Three paying users gave me specifics I could build on:
- One was a retiree who needed to talk to her doctor. Her entire vocabulary need was medical and bureaucratic. The free cohort never revealed this because nobody told me what they actually needed Spanish for. She told me because she'd paid and expected it to work.
- One kept switching to English mid-sentence and wanted the agent to gently push back. That became a profile flag — "tolerance for immersion: low" — which changes how aggressively EspaLuz responds in Spanish versus bilingual.
- One never used full sentences, just fired single words, and got frustrated when the agent over-explained. That taught me response length has to adapt to the user's own message length, which is now a routing input.
None of those three insights existed in my 100 free signups. Free users churn silently. Paying users complain, and complaints are the cheapest, highest-resolution product feedback you will ever get. Charge early — not to make money on three people, but because the price tag is what turns a tourist into a teacher.
What I'd tell a founder choosing the channel
If your users are already in a messaging app for the reason your product addresses, build the agent there. Don't make them come to you. A web app is the right call when the experience genuinely needs a screen — a code editor, a design canvas, a data dashboard you interact with. A language tutor, a coach, a reminder agent, anything that is fundamentally a conversation — that belongs in the thread the user already lives in.
And build the cheapest memory that solves your actual retrieval pattern. For conversational state about one person over a bounded history, two Postgres rows beat a vector store on cost, latency, and complexity. Add embeddings when you can name the specific query they'd answer that your rolling window and profile can't. If you can't name it, you don't need it yet.
Frequently Asked Questions
Q: Why not just use the LLM's native context window instead of a separate Postgres memory layer?
A: Because the context window is per-request and stateless across the webhook calls WhatsApp sends you. Each message is an independent HTTP event with no memory of the last one — you have to rehydrate state yourself every single time. Postgres is where that state lives between requests; the context window is just where you assemble it for one call.

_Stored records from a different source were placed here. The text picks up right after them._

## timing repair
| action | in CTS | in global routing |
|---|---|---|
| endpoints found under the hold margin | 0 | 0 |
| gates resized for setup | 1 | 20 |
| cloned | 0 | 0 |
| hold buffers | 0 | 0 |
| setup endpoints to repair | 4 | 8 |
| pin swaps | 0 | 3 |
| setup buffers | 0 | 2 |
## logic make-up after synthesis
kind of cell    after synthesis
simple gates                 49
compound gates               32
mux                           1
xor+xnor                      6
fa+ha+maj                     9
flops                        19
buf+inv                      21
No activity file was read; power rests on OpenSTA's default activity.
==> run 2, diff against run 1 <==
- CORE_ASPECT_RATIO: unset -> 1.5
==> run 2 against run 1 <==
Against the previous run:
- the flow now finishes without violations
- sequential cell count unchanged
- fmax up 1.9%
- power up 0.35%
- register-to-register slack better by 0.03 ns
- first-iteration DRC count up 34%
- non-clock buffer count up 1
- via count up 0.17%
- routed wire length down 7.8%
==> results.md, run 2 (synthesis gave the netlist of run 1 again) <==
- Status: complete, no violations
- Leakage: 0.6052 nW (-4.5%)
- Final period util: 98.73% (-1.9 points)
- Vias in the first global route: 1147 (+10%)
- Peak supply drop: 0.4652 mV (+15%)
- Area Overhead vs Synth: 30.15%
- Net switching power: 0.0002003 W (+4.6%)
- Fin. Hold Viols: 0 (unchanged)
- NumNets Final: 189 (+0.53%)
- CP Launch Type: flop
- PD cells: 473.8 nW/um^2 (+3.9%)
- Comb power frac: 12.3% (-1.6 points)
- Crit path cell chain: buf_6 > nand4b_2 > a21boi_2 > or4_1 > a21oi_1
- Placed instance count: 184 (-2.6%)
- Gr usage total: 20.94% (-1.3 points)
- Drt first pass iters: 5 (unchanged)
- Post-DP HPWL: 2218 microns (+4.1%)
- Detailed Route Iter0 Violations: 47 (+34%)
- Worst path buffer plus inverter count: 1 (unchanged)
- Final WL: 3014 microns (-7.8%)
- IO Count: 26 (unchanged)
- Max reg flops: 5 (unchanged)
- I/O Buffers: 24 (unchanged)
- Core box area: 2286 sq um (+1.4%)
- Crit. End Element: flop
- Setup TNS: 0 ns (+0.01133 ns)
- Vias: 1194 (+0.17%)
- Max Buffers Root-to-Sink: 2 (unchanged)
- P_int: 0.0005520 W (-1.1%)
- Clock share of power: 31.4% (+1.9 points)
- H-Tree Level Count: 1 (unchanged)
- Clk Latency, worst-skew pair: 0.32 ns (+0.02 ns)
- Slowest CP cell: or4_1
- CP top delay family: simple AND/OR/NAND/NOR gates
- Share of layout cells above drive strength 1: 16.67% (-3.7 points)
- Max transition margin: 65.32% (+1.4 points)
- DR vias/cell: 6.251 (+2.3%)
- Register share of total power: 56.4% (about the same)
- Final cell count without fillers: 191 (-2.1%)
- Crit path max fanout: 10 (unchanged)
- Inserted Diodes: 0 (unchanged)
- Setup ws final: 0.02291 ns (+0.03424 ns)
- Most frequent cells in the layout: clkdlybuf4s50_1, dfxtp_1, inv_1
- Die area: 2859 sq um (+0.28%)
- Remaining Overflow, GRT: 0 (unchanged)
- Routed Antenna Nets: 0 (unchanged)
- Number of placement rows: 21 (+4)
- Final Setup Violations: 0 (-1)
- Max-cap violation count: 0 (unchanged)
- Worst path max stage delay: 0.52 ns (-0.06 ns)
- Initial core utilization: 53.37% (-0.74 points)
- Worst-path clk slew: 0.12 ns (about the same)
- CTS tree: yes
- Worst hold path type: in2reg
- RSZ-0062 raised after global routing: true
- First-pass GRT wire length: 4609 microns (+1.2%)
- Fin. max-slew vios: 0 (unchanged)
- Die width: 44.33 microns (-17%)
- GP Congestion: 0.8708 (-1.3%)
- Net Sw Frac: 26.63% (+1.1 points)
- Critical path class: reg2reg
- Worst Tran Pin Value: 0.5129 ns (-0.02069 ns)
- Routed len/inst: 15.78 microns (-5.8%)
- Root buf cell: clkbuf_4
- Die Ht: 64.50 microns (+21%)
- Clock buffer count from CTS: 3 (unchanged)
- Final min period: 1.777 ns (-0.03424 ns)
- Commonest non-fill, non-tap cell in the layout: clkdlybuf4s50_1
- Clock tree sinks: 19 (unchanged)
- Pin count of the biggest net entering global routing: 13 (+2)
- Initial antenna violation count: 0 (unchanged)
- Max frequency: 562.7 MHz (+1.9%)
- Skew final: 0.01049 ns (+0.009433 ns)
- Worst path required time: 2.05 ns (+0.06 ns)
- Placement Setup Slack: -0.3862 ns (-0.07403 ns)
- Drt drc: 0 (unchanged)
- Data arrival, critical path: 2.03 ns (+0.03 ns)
[src/rtl/pixel_stream_pkg.sv]
// Shared types and default geometry for the kernel-RAM pixel stream driver.
package pixel_stream_pkg;

  localparam int unsigned N_DEFAULT = 8;
  localparam int unsigned BIT_SIZE_DEFAULT = 6;
  localparam int unsigned HOLD_DEFAULT = 2;
  localparam int unsigned FRAME = N_DEFAULT * N_DEFAULT;
  localparam int unsigned ADDR_W = BIT_SIZE_DEFAULT + 1;

  typedef enum logic [2:0] {
    StLoad,
    StReady,
    StBroadcast,
    StGap,
    StReadout,
    StDone
  } state_e;

endpackage

[src/rtl/frame_buffer.sv]
// One-frame pixel store: single write port, single read port, one-cycle registered read.
module frame_buffer #(
  parameter int unsigned Depth = 64
) (
  input  logic                     clk,
  input  logic                     rst_n,
  input  logic                     wr_en,
  input  logic [$clog2(Depth)-1:0] wr_addr,
  input  logic [7:0]               wr_data,
  input  logic                     rd_en,
  input  logic [$clog2(Depth)-1:0] rd_addr,
  output logic [7:0]               rd_data
);

  logic [7:0] mem [Depth];
  logic [7:0] rd_data_q;

  always_ff @(posedge clk) begin
    if (wr_en) begin
      mem[wr_addr] <= wr_data;
    end
  end

  // Read port idles at zero so the driven data bus is quiet outside the broadcast.
  always_ff @(posedge clk) begin
    if (!rst_n) begin
      rd_data_q <= 8'h00;
    end else if (rd_en) begin
      rd_data_q <= mem[rd_addr];
    end else begin
      rd_data_q <= 8'h00;
    end
  end

  assign rd_data = rd_data_q;

endmodule

[src/rtl/pixel_stream_driver.sv]
// Buffers one frame, broadcasts it to the kernel RAM bank, then reads the per-pixel results back.
module pixel_stream_driver
  import pixel_stream_pkg::*;
#(
  parameter int unsigned N        = N_DEFAULT,
  parameter int unsigned BIT_SIZE = BIT_SIZE_DEFAULT,
  parameter int unsigned HOLD     = HOLD_DEFAULT
) (
  input  logic              clk,
  input  logic              rst_n,
  input  logic              load_valid,
  output logic              load_ready,
  input  logic [7:0]        load_data,
  input  logic              start,
  output logic              busy,
  output logic              done,
  output logic              we,
  output logic              re,
  output logic [BIT_SIZE:0] pixel_position_or_address,
  output logic [7:0]        data_out,
  input  logic [7:0]        result_in,
  output logic              result_valid,
  output logic [7:0]        result_data,
  output logic [BIT_SIZE:0] result_addr
);

  localparam int unsigned FrameLen = N * N;
  localparam int unsigned AddrW    = BIT_SIZE + 1;
  localparam int unsigned IdxW     = $clog2(FrameLen);
  localparam int unsigned HoldW    = (HOLD > 1) ? $clog2(HOLD) : 1;
  localparam logic [AddrW-1:0] AddrLast = AddrW'(FrameLen - 1);
  localparam logic [HoldW-1:0] HoldLast = HoldW'(HOLD - 1);

  state_e           state_q, state_d;
  logic [AddrW-1:0] addr_q, addr_d;
  logic [AddrW-1:0] load_cnt_q, load_cnt_d;
  logic [HoldW-1:0] hold_q, hold_d;
  logic             we_q, re_q, busy_q, done_q, load_ready_q;
  logic             res_valid_q, res_valid_d;
  logic [7:0]       res_data_q, res_data_d;
  logic [AddrW-1:0] res_addr_q, res_addr_d;
  logic             buf_wr_en;
  logic             hold_last, addr_last;

  assign hold_last = (hold_q == HoldLast);
  assign addr_last = (addr_q == AddrLast);

  always_comb begin
    state_d     = state_q;
    addr_d      = addr_q;
    hold_d      = hold_q;
    load_cnt_d  = load_cnt_q;
    res_valid_d = 1'b0;
    res_data_d  = res_data_q;
    res_addr_d  = res_addr_q;
    buf_wr_en   = 1'b0;
    unique case (state_q)
      StLoad: begin
        if (load_valid && load_ready_q) begin
          buf_wr_en  = 1'b1;
          load_cnt_d = load_cnt_q + 1'b1;
          if (load_cnt_q == AddrLast) begin
            state_d = StReady;
          end
        end
      end
      StReady: begin
        if (start) begin
          state_d = StBroadcast;
          addr_d  = '0;
          hold_d  = '0;
        end
      end
      StBroadcast, StReadout: begin
        if (hold_last) begin
          hold_d = '0;
          if (addr_last) begin
            state_d = (state_q == StBroadcast) ? StGap : StDone;
            addr_d  = '0;
          end else begin
            addr_d = addr_q + 1'b1;
          end
          // The consumers have settled by the last cycle of each read window.
          if (state_q == StReadout) begin
            res_valid_d = 1'b1;
            res_data_d  = result_in;
            res_addr_d  = addr_q;
          end
        end else begin
          hold_d = hold_q + 1'b1;
        end
      end
      StGap: begin
        if (hold_last) begin
          hold_d  = '0;
          state_d = StReadout;
        end else begin
          hold_d = hold_q + 1'b1;
        end
      end
      StDone: begin
        state_d    = StLoad;
        addr_d     = '0;
        hold_d     = '0;
        load_cnt_d = '0;
      end
      default: state_d = StLoad;
    endcase
  end

  always_ff @(posedge clk) begin
    if (!rst_n) begin
      state_q      <= StLoad;
      addr_q       <= '0;
      hold_q       <= '0;
      load_cnt_q   <= '0;
      we_q         <= 1'b0;
      re_q         <= 1'b0;
      busy_q       <= 1'b0;
      done_q       <= 1'b0;
      load_ready_q <= 1'b1;
      res_valid_q  <= 1'b0;
      res_data_q   <= 8'h00;
      res_addr_q   <= '0;
    end else begin
      state_q      <= state_d;
      addr_q       <= addr_d;
      hold_q       <= hold_d;
      load_cnt_q   <= load_cnt_d;
      we_q         <= (state_d == StBroadcast);
      re_q         <= (state_d == StReadout);
      busy_q       <= (state_d == StBroadcast) || (state_d == StGap) || (state_d == StReadout);
      done_q       <= (state_d == StDone);
      load_ready_q <= (state_d == StLoad);
      res_valid_q  <= res_valid_d;
      res_data_q   <= res_data_d;
      res_addr_q   <= res_addr_d;
    end
  end

  // Read address runs on the next-state address so data_out lands with its address.
  frame_buffer #(
    .Depth(FrameLen)
  ) u_frame_buffer (
    .clk    (clk),
    .rst_n  (rst_n),
    .wr_en  (buf_wr_en),
    .wr_addr(load_cnt_q[IdxW-1:0]),
    .wr_data(load_data),
    .rd_en  (state_d == StBroadcast),
    .rd_addr(addr_d[IdxW-1:0]),
    .rd_data(data_out)
  );

  assign load_ready                = load_ready_q;
  assign busy                      = busy_q;
  assign done                      = done_q;
  assign we                        = we_q;
  assign re                        = re_q;
  assign pixel_position_or_address = addr_q;
  assign result_valid              = res_valid_q;
  assign result_data               = res_data_q;
  assign result_addr               = res_addr_q;

endmodule
## config.mk

```make
export PLATFORM = sky130hd
export DESIGN_NAME = keypad_disp_ctrl
export DESIGN_NICKNAME = d
export VERILOG_FILES = /design/src/rtl/keypad_disp_ctrl.sv
export SDC_FILE = /design/constraint.sdc
export NUM_CORES = 1
export LEC_CHECK = 0
export BUFFER_PORTS_ARGS = -buffer_cell sky130_fd_sc_hd__buf_4
export CORE_MARGIN = 2
export CORE_UTILIZATION = 34
export DETAILED_ROUTE_END_ITERATION = 10
export PLACE_DENSITY = 0.6
export SLEW_MARGIN = 20
export SYNTH_ARGS = -nofsm -noshare
export SYNTH_HDL_FRONTEND = slang
export SYNTH_SLANG_ARGS = --single-unit
```

## constraint.sdc

```tcl
create_clock -name clk -period 2.5 [get_ports clk]
set_input_delay 0.5 -clock clk [delete_from_list [all_inputs] [get_ports clk]]
set_output_delay 0.5 -clock clk [all_outputs]
set_load 0.05 [all_outputs]
```
<file path="src/rtl/sim_mem_pkg.sv">
// rtl/sim_mem_pkg.sv - shared types for the simulation-memory arbiter
package sim_mem_pkg;

  localparam int XLEN_DEF = 64;

  typedef enum logic [1:0] {IDLE, ISSUE, WAIT, RESP} state_e;

  typedef enum logic {OWN_I, OWN_D} owner_e;

endpackage

</file>
<file path="src/rtl/sim_mem_rr2.sv">
// rtl/sim_mem_rr2.sv - two-way round-robin arbiter; prio always points at the last loser
module sim_mem_rr2
  import sim_mem_pkg::*;
(
  input  logic clk,
  input  logic rst_n,
  input  logic valid_i,
  input  logic valid_d,
  input  logic advance,
  output logic grant_i,
  output logic grant_d
);

  owner_e prio_q, prio_d;

  always_comb begin
    grant_i = valid_i & (~valid_d | (prio_q == OWN_I));
    grant_d = valid_d & (~valid_i | (prio_q == OWN_D));
    prio_d  = prio_q;
    if (advance) prio_d = grant_d ? OWN_I : OWN_D;
  end

  always_ff @(posedge clk or negedge rst_n) begin
    if (!rst_n) prio_q <= OWN_D;
    else        prio_q <= prio_d;
  end

endmodule

</file>
<file path="src/rtl/sim_mem_arbiter.sv">
// rtl/sim_mem_arbiter.sv - shares one memory port between fetch and data requesters
module sim_mem_arbiter
  import sim_mem_pkg::*;
#(
  parameter int XLEN    = XLEN_DEF,
  parameter int TYPE_W  = 64,
  parameter int TIMEOUT = 255
) (
  input  logic              clk,
  input  logic              rst_n,
  input  logic              i_req_valid,
  output logic              i_req_ready,
  input  logic [XLEN-1:0]   i_req_addr,
  input  logic [TYPE_W-1:0] i_req_type,
  output logic              i_resp_valid,
  output logic [XLEN-1:0]   i_resp_rdata,
  output logic              i_resp_err,
  input  logic              d_req_valid,
  output logic              d_req_ready,
  input  logic [XLEN-1:0]   d_req_addr,
  input  logic [XLEN-1:0]   d_req_wdata,
  input  logic [TYPE_W-1:0] d_req_type,
  input  logic              d_req_wen,
  output logic              d_resp_valid,
  output logic [XLEN-1:0]   d_resp_rdata,
  output logic              d_resp_err,
  output logic              mem_req_valid,
  input  logic              mem_req_ready,
  output logic [XLEN-1:0]   mem_addr,
  output logic [XLEN-1:0]   mem_wdata,
  output logic [TYPE_W-1:0] mem_type,
  output logic              mem_wen,
  input  logic              mem_resp_valid,
  input  logic [XLEN-1:0]   mem_resp_rdata
);

  localparam int WD_W = $clog2(TIMEOUT + 1);
  localparam logic [WD_W-1:0] WD_MAX = WD_W'(TIMEOUT);

  state_e            state_q, state_d;
  owner_e            owner_q, owner_d;
  logic [XLEN-1:0]   addr_q, addr_d;
  logic [XLEN-1:0]   wdata_q, wdata_d;
  logic [TYPE_W-1:0] type_q, type_d;
  logic              wen_q, wen_d;
  logic [WD_W-1:0]   wdog_q, wdog_d;
  logic              i_resp_valid_q, i_resp_valid_d;
  logic [XLEN-1:0]   i_resp_rdata_q, i_resp_rdata_d;
  logic              i_resp_err_q, i_resp_err_d;
  logic              d_resp_valid_q, d_resp_valid_d;
  logic [XLEN-1:0]   d_resp_rdata_q, d_resp_rdata_d;
  logic              d_resp_err_q, d_resp_err_d;

  logic grant_i, grant_d, accept_i, accept_d;
  logic finish, timed_out;
  logic [XLEN-1:0] resp_rdata;

  sim_mem_rr2 u_rr2 (
    .clk     (clk),
    .rst_n   (rst_n),
    .valid_i (i_req_valid),
    .valid_d (d_req_valid),
    .advance (accept_i | accept_d),
    .grant_i (grant_i),
    .grant_d (grant_d)
  );

  // Readies are forced low while reset is held so nothing looks accepted.
  assign i_req_ready = rst_n & (state_q == IDLE) & grant_i;
  assign d_req_ready = rst_n & (state_q == IDLE) & grant_d;
  assign accept_i    = i_req_valid & i_req_ready;
  assign accept_d    = d_req_valid & d_req_ready;

  always_comb begin
    state_d        = state_q;
    owner_d        = owner_q;
    addr_d         = addr_q;
    wdata_d        = wdata_q;
    type_d         = type_q;
    wen_d          = wen_q;
    wdog_d         = wdog_q;
    i_resp_valid_d = 1'b0;
    i_resp_rdata_d = '0;
    i_resp_err_d   = 1'b0;
    d_resp_valid_d = 1'b0;
    d_resp_rdata_d = '0;
    d_resp_err_d   = 1'b0;
    finish         = 1'b0;
    timed_out      = 1'b0;
    resp_rdata     = '0;
    unique case (state_q)
      IDLE: begin
        if (accept_d) begin
          owner_d = OWN_D;
          addr_d  = d_req_addr;
          wdata_d = d_req_wdata;
          type_d  = d_req_type;
          wen_d   = d_req_wen;
          state_d = ISSUE;
        end else if (accept_i) begin
          owner_d = OWN_I;
          addr_d  = i_req_addr;
          wdata_d = '0;
          type_d  = i_req_type;
          wen_d   = 1'b0;
          state_d = ISSUE;
        end
      end
      ISSUE: begin
        if (mem_req_ready) begin
          state_d = WAIT;
          wdog_d  = '0;
        end
      end
      WAIT: begin
        // A response arriving in the expiry cycle still wins over the timeout.
        if (mem_resp_valid) begin
          finish     = 1'b1;
          resp_rdata = mem_resp_rdata;
        end else if (wdog_q == WD_MAX) begin
          finish    = 1'b1;
          timed_out = 1'b1;
        end else begin
          wdog_d = wdog_q + 1'b1;
        end
        if (finish) begin
          state_d = RESP;
          if (owner_q == OWN_I) begin
            i_resp_valid_d = 1'b1;
            i_resp_rdata_d = resp_rdata;
            i_resp_err_d   = timed_out;
          end else begin
            d_resp_valid_d = 1'b1;
            d_resp_rdata_d = resp_rdata;
            d_resp_err_d   = timed_out;
          end
        end
      end
      RESP:    state_d = IDLE;
      default: state_d = IDLE;
    endcase
  end

  always_ff @(posedge clk or negedge rst_n) begin
    if (!rst_n) begin
      state_q        <= IDLE;
      owner_q        <= OWN_I;
      addr_q         <= '0;
      wdata_q        <= '0;
      type_q         <= '0;
      wen_q          <= 1'b0;
      wdog_q         <= '0;
      i_resp_valid_q <= 1'b0;
      i_resp_rdata_q <= '0;
      i_resp_err_q   <= 1'b0;
      d_resp_valid_q <= 1'b0;
      d_resp_rdata_q <= '0;
      d_resp_err_q   <= 1'b0;
    end else begin
      state_q        <= state_d;
      owner_q        <= owner_d;
      addr_q         <= addr_d;
      wdata_q        <= wdata_d;
      type_q         <= type_d;
      wen_q          <= wen_d;
      wdog_q         <= wdog_d;
      i_resp_valid_q <= i_resp_valid_d;
      i_resp_rdata_q <= i_resp_rdata_d;
      i_resp_err_q   <= i_resp_err_d;
      d_resp_valid_q <= d_resp_valid_d;
      d_resp_rdata_q <= d_resp_rdata_d;
      d_resp_err_q   <= d_resp_err_d;
    end
  end

  assign mem_req_valid = (state_q == ISSUE);
  assign mem_addr      = addr_q;
  assign mem_wdata     = wdata_q;
  assign mem_type      = type_q;
  assign mem_wen       = wen_q;
  assign i_resp_valid  = i_resp_valid_q;
  assign i_resp_rdata  = i_resp_rdata_q;
  assign i_resp_err    = i_resp_err_q;
  assign d_resp_valid  = d_resp_valid_q;
  assign d_resp_rdata  = d_resp_rdata_q;
  assign d_resp_err    = d_resp_err_q;

endmodule

</file>
<file path="config.mk">
export PLATFORM = sky130hd
export DESIGN_NAME = sim_mem_arbiter
export DESIGN_NICKNAME = d
export VERILOG_FILES = /design/src/rtl/sim_mem_pkg.sv /design/src/rtl/sim_mem_rr2.sv /design/src/rtl/sim_mem_arbiter.sv
export SDC_FILE = /design/constraint.sdc
export NUM_CORES = 1
export LEC_CHECK = 0
export BUFFER_PORTS_ARGS = -buffer_cell sky130_fd_sc_hd__buf_2
export CELL_PAD_IN_SITES_DETAIL_PLACEMENT = 1
export CELL_PAD_IN_SITES_GLOBAL_PLACEMENT = 1
export CORE_AREA = 2 2 283 285
export CTS_CLUSTER_SIZE = 10
export DETAILED_ROUTE_END_ITERATION = 7
export DIE_AREA = 0 0 285 287
export PLACE_DENSITY = 0.54
export SYNTH_ARGS = -nofsm -noshare
export SYNTH_HDL_FRONTEND = slang
export SYNTH_SLANG_ARGS = --single-unit
</file>
<file path="constraint.sdc">
create_clock -name clk -period 1.89 [get_ports clk]
set_clock_uncertainty 0.15 [all_clocks]
set_input_delay 0.378 -clock clk [delete_from_list [all_inputs] [get_ports clk]]
set_output_delay 0.378 -clock clk [all_outputs]
set_load 0.01 [all_outputs]
</file>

Q: What does the Twilio/WhatsApp messaging cost actually look like at small scale?
A: That's the line item that matters more than your LLM bill at this size. Business-initiated conversation fees and per-message pricing vary by country, but for a handful of active users it ran me more than the Groq inference did. Price your subscription against messaging fees first; the model cost is the easy part to keep under a dollar per user.
Q: How do you keep the profile summary from drifting or hallucinating facts about the learner?
A: I don't summarize on every message — I run the profile update every few sessions, and the summarization prompt is constrained to update specific fields (level, recurring errors, topics, immersion tolerance) rather than rewrite freeform. Constraining the output schema kills most drift. I also keep the raw rolling window so the agent never relies on the summary alone for recent context.
Q: Three paying users isn't a sample. Why trust the retention number?
A: I don't trust the 100% as a number — I trust the mechanism behind it. The web app churned because it demanded a context switch; the WhatsApp agent didn't, and that's a structural difference, not a statistical one. The three users validated the mechanism, not the percentage. I'd expect retention to fall as the cohort grows, but the channel advantage is real regardless.
Q: Why route between Groq and Claude instead of just using one model for consistency?
A: Latency and cost have different shapes than quality. Most messages are short corrections where Groq's sub-second response matters more than Claude's nuance, and they're 80% of traffic. The 20% that need real reasoning or careful emotional handling justify Claude's cost. Using one model means either overpaying on easy turns or under-serving hard ones — routing lets you optimize each.